What is it about the sand in your toes and the water gently hitting my calves with the wind blowing off the lake that brings such peace?
Most people hate change and yet somehow i love it. I hear the voice of God in my heart that gently says "it's coming"
A few years back i had been serving at BH and i felt like i was going to be taking a break, it had been many years of serving dinner. I thought surely i wasn't hearing God correctly. I loved serving at BH. Even if sometimes people were "peopling". I always (not always! 😂 i tried!!) took it as such a compliment that they felt comfortable enough to tell me how they liked it. One day Pastor Crystal came to talk to me to tell me that she was changing the time of dinner and i knew. I could barely make it at 5, there was no way i was making it at 4:30. We both cried. I still serve just not as often. My calendar seems to always open at "just the right time" 😉
The only thing that ever remains constant is change.
Things are changing. I'm leaning in. Feeling. Breathing. Sometimes i catch myself start to cry and i want to push the feelings down. They sting. But when we are born the first thing others want to hear is the cry. It's a sign of life. And now is no different. Crying is a sign of life. Of feeling.
Alchemy.
a seemingly magical process of transformation, creation, or combination.

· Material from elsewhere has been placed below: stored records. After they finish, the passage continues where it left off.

From an optimization exercise on the open Yosys and OpenROAD flow, aimed at small area, a short achievable clock period and few clock cycles per item; shortcuts taken in it are not production practice. RTL that was checked went through simulation tests only; none was proved equivalent to the original.

the previous run:
## ordered_unique_list_table
module ordered_unique_list_table #(
  parameter int CAPACITY = 16
) (
  input  logic        clk,
  input  logic        rst_n,
  input  logic        in_tvalid,
  output logic        in_tready,
  input  logic [39:0] in_tdata,    
  output logic        out_tvalid,
  input  logic        out_tready,
  output logic [15:0] out_tdata    
);
export LEC_CHECK = 0
export CAP_MARGIN = 20
export CORE_MARGIN = 2
export CORE_UTILIZATION = 70
export CTS_CLUSTER_DIAMETER = 80
export CTS_CLUSTER_SIZE = 25
export SETUP_SLACK_MARGIN = 2.32
export SLEW_MARGIN = 20
export SYNTH_HIERARCHICAL = 1
create_clock -name core_clock -period 4.5 [get_ports {clk}]
run.sh (not shown) runs the stock make flow with config.mk's settings and CLKGATE_MAP_FILE= SYNTH_SCRIPT=/design/flow/synth_recipe.tcl, a recipe that flattens the netlist after the stock synthesis.
Testbench counts of the previous run, summed over its fixed seeds: cycles 12,016, items 12,000.
diff inputs: the previous run => the current run
--- a/flow/design.v
+++ b/flow/design.v
@@ -47,20 +47,51 @@
     end
     for (int k = 0; k < N; k++) begin
       logic lower;
       lower = 1'b0;
       for (int l = 0; l < L; l++) begin
         if ((k >> l) % 2 == 1) lower = lower | anyset[l][(k >> l) - 1];
       end
       first[k] = x[k] && !lower;
     end
   end
+endmodule
+module oult_poscheck #(
+  parameter int CAPACITY = 16
+) (
+  input  logic [oult_pkg::PosW-1:0]          pos,
+  input  logic [$clog2(CAPACITY + 1)-1:0]    count,
+  input  logic                               is_ins,
+  input  logic                               do_ins,
+  input  logic                               do_rem,
+  output logic                               bad,
+  output logic                               ins_ok
+);
+  localparam int CW = $clog2(CAPACITY + 1);
+  localparam int PW = oult_pkg::PosW + 1;
+  localparam int NC = CAPACITY + 2;    
+  logic [NC-1:0] pos_gt;                
+  logic [NC-1:0] cnt_is;                
+  logic          gt_inc, gt_same, gt_dec;
+  logic          full_nxt;
+  always_comb begin
+    for (int c = 0; c < NC; c++) begin
+      pos_gt[c] = PW'(pos) > PW'(c);
+      cnt_is[c] = PW'(count) == PW'(c);
+    end
+  end
+  assign gt_same  = |(pos_gt & cnt_is);
+  assign gt_inc   = |(pos_gt & {cnt_is[NC-2:0], 1'b0});    
+  assign gt_dec   = |(pos_gt & {1'b0, cnt_is[NC-1:1]});    
+  assign bad      = do_ins ? gt_inc : do_rem ? gt_dec : gt_same;
+  assign full_nxt = do_ins ? cnt_is[CAPACITY-1] : do_rem ? 1'b0 : cnt_is[CAPACITY];
+  assign ins_ok   = is_ins && !bad && !full_nxt;
 endmodule
 `timescale 1ns / 1ps
 module ordered_unique_list_table #(
   parameter int CAPACITY = 16
 ) (
   input  logic        clk,
   input  logic        rst_n,
   input  logic        in_tvalid,
   output logic        in_tready,
   input  logic [39:0] in_tdata,    
@@ -159,36 +190,30 @@
     oult_cell u_cell (
       .clk    (clk),
       .load   (park_nxt[k]),
       .wr_val (in_val),
       .key    (in_val),
       .eq     (eq_k[k])
     );
   end
   logic [CAPACITY-1:0] hit_nxt;
   assign hit_nxt = eq_k & valid_nxt;
-  localparam int NC = CAPACITY + 2;    
-  logic [NC-1:0] pos_gt;                
-  logic [NC-1:0] cnt_is;                
-  logic          gt_inc, gt_same, gt_dec;
-  logic          bad_nxt, full_nxt;
-  always_comb begin
-    for (int c = 0; c < NC; c++) begin
-      pos_gt[c] = PW'(in_pos) > PW'(c);
-      cnt_is[c] = PW'(count_r) == PW'(c);
-    end
-  end
-  assign gt_same = |(pos_gt & cnt_is);
-  assign gt_inc  = |(pos_gt & {cnt_is[NC-2:0], 1'b0});    
-  assign gt_dec  = |(pos_gt & {1'b0, cnt_is[NC-1:1]});    
-  assign bad_nxt  = do_ins ? gt_inc : do_rem ? gt_dec : gt_same;
-  assign full_nxt = do_ins ? (count_r == CW'(CAPACITY - 1)) : do_rem ? 1'b0 : full;
+  logic bad_nxt, okv_nxt;
+  oult_poscheck #(.CAPACITY(CAPACITY)) u_poscheck (
+    .pos     (in_pos),
+    .count   (count_r),
+    .is_ins  (in_acc && in_cmd == oult_pkg::CMD_INSERT),
+    .do_ins  (do_ins),
+    .do_rem  (do_rem),
+    .bad     (bad_nxt),
+    .ins_ok  (okv_nxt)
+  );
   logic          push;
   logic [RW-1:0] res;
   assign push = vld2_r;
   assign res  = {count_nxt[oult_pkg::CountW-1:0], present, status};
   logic [OUTQ-1:0] qv_pop, qv_hold;
   logic [RW-1:0]   qd_pop [OUTQ];
   logic [RW-1:0]   qd_hold [OUTQ];
   always_comb begin
     for (int i = 0; i < OUTQ; i++) begin
       logic above, below, tgt_p, tgt_h;
@@ -224,21 +249,21 @@
       outst_r <= '0;
       rdy_r   <= 1'b1;
     end else begin
       valid_r <= valid_nxt;
       count_r <= count_nxt;
       spare_r <= spare_nxt;
       park2_r <= park_nxt;
       no_spare_r <= no_spare_nxt;
       parked2_r  <= parked_nxt;
       vld2_r  <= in_acc;
-      okv2_r  <= in_acc && in_cmd == oult_pkg::CMD_INSERT && !bad_nxt && !full_nxt;
+      okv2_r  <= okv_nxt;
       remv2_r <= in_acc && in_cmd == oult_pkg::CMD_REMOVE;
       qv_r    <= pop_sel ? qv_pop : qv_hold;
       outst_r <= pop_sel ? outst_pop : outst_hold;
       rdy_r   <= pop_sel ? (outst_pop < OW'(OUTQ)) : (outst_hold < OW'(OUTQ));
     end
   end
   always_ff @(posedge clk) begin
     ins2_r  <= in_cmd == oult_pkg::CMD_INSERT;
     bad2_r  <= bad_nxt;
     hit2_r  <= hit_nxt & {CAPACITY{rst_n && in_acc && in_cmd == oult_pkg::CMD_REMOVE}};
- Looking at final worst-path setup slack across both flows, the current run is the weaker of the two, with the previous run ahead.
- Going from the previous run to the current run, total of cells resized after clock tree synthesis increased by 9 relative to the old numbers, cell count increased by about 5.5% relative to the old numbers, relative slew slack decreased by 1.2 points relative to the old numbers, area enclosed by the die boundary increased by 2.2% relative to the old numbers, first-pass GRT wire length increased by 7.8 mm relative to the old numbers.
- Simple-gate share of the synthesized area ends up lower on the previous run.
- For the current run, the worst setup path startpoint was count_r[0], unlike the previous run, where it was in_tdata[10].
- Of the two values seen for destination of the critical timing path, pres2_r was produced by the previous run and okv2_r by the current run.
- Summary — worst hold slack, the current run relative to the previous run: lower, by 22 ps.
- Number of clock buffer instances in the layout (the current run over the previous run): increase, about 4%
The RTL of the current run was laid out without a check of its function.

-- afterwards: timing with drivers on the ports --
How much do the figures lean on ideal ports? The routed layouts below were timed once more, with nothing changed but the port constraints. Step 1: set_driving_cell puts a clkbuf_16 on clk and a buf_2 on each other input, an assumption about the parent block. Step 2 adds t to the input delays and takes it off the output delays; t is the mean of the earliest and latest rising clock arrival at the registers after step 1. Input paths then give back, and output paths get back, about the clock's delay inside the block. Three values: ideal ports, drivers, drivers and shift; two values: the first two.
run	t (ns)	setup slack, ns	latest minus earliest clock arrival (ns)	worst slew at a driven data input, ns	cell pins on the clock port's net
the previous run	0.667	2.325 / 2.307 / 1.675	0.027 / 0.027	0.06	1
the current run	0.653	2.309 / 2.309 / 1.700	0.025 / 0.025	0.07	1
After both steps setup and hold are still met in every run listed. For the previous run, which loses most, drivers alone change the setup slack by -0.018 ns; drivers and shift together by -0.650 ns.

Crying brings transformation for me. Out with the old. In with the new. Time to replace things I've held like a cactus for too long but afraid to let go of because it would hurt. Almost as if I had become so used to the pain that i didn't realize there was another way. Time for beautiful things in the place where the hurt was and healing has and will continue to take place and new things are growing.
Beauty from ashes.
Change is good. The water washes away the old and brings in the new.